**PROVIDED DATA:**
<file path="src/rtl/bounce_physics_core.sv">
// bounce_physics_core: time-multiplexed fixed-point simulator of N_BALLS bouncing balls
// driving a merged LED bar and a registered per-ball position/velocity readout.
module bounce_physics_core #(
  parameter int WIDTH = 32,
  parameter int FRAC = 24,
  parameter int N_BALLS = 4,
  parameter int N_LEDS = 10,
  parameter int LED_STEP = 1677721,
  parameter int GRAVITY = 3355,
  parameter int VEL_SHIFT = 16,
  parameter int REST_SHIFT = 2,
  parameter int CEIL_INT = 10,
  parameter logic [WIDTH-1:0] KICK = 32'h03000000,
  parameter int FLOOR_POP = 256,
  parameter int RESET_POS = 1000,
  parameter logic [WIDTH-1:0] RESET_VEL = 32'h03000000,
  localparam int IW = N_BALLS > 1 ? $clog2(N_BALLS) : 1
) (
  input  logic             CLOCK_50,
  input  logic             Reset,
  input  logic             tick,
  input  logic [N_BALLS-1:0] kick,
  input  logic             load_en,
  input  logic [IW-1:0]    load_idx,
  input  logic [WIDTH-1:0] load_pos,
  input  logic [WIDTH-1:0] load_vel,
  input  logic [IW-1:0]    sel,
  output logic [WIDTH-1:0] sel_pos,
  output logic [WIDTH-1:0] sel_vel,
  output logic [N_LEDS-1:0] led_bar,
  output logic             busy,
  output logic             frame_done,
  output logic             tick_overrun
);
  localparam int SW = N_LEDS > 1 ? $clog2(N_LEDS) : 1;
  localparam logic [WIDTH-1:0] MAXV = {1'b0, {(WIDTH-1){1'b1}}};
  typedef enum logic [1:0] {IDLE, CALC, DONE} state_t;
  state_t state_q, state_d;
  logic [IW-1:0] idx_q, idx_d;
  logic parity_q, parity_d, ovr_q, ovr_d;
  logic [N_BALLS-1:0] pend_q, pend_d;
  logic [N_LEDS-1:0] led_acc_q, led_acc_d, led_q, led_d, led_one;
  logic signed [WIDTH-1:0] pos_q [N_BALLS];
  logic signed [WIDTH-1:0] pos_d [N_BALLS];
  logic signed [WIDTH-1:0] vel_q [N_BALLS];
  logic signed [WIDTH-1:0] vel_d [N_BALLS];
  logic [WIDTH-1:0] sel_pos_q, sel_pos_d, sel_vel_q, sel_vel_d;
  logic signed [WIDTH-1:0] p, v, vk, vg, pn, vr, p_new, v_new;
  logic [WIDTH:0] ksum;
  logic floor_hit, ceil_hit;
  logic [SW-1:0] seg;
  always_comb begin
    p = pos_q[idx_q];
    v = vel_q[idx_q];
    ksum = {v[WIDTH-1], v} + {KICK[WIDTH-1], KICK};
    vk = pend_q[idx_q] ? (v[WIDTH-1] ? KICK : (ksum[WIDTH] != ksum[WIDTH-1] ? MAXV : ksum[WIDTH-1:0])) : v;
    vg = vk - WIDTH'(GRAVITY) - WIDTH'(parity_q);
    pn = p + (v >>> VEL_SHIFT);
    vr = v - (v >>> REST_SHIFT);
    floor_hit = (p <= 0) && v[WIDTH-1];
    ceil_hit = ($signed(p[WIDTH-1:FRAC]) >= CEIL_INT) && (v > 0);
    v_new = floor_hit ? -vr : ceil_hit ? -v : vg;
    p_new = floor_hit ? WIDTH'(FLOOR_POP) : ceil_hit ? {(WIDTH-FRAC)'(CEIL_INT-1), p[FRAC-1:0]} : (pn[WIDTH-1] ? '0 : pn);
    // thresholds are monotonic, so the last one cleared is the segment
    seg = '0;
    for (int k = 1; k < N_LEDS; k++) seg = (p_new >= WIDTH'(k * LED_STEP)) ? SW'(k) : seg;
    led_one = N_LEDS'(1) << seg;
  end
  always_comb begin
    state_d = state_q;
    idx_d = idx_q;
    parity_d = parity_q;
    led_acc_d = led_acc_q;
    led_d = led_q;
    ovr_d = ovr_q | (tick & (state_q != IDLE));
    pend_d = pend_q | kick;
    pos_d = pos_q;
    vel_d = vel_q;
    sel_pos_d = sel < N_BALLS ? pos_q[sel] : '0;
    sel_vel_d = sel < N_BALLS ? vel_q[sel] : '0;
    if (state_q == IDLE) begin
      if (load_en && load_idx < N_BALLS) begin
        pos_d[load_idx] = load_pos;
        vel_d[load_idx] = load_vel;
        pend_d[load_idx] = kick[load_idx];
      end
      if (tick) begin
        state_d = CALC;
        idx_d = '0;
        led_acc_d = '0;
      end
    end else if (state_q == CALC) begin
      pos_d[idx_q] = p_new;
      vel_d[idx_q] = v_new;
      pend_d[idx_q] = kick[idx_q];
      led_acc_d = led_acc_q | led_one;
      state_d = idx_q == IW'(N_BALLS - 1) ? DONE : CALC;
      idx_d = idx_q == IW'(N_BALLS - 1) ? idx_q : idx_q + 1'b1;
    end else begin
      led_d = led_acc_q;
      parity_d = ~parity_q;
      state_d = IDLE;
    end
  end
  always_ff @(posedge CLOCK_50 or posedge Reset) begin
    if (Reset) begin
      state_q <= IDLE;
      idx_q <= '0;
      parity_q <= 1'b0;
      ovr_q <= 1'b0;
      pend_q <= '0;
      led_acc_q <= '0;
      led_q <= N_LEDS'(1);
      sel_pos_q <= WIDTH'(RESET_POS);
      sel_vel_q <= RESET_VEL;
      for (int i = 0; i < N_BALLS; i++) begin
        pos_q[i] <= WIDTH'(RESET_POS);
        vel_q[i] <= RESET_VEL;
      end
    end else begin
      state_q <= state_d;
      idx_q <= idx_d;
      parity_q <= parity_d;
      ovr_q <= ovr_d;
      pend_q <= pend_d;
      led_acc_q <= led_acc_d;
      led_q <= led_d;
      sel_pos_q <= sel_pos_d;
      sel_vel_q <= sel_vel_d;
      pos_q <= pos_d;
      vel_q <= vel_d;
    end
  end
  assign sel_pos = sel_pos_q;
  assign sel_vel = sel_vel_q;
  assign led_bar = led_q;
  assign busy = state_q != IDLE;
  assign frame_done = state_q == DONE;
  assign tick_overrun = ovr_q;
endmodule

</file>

**PROBLEM:**
Above are the entries; count how many of their lines contain the word "file" and give only that number.

**TASK ANSWER:**
2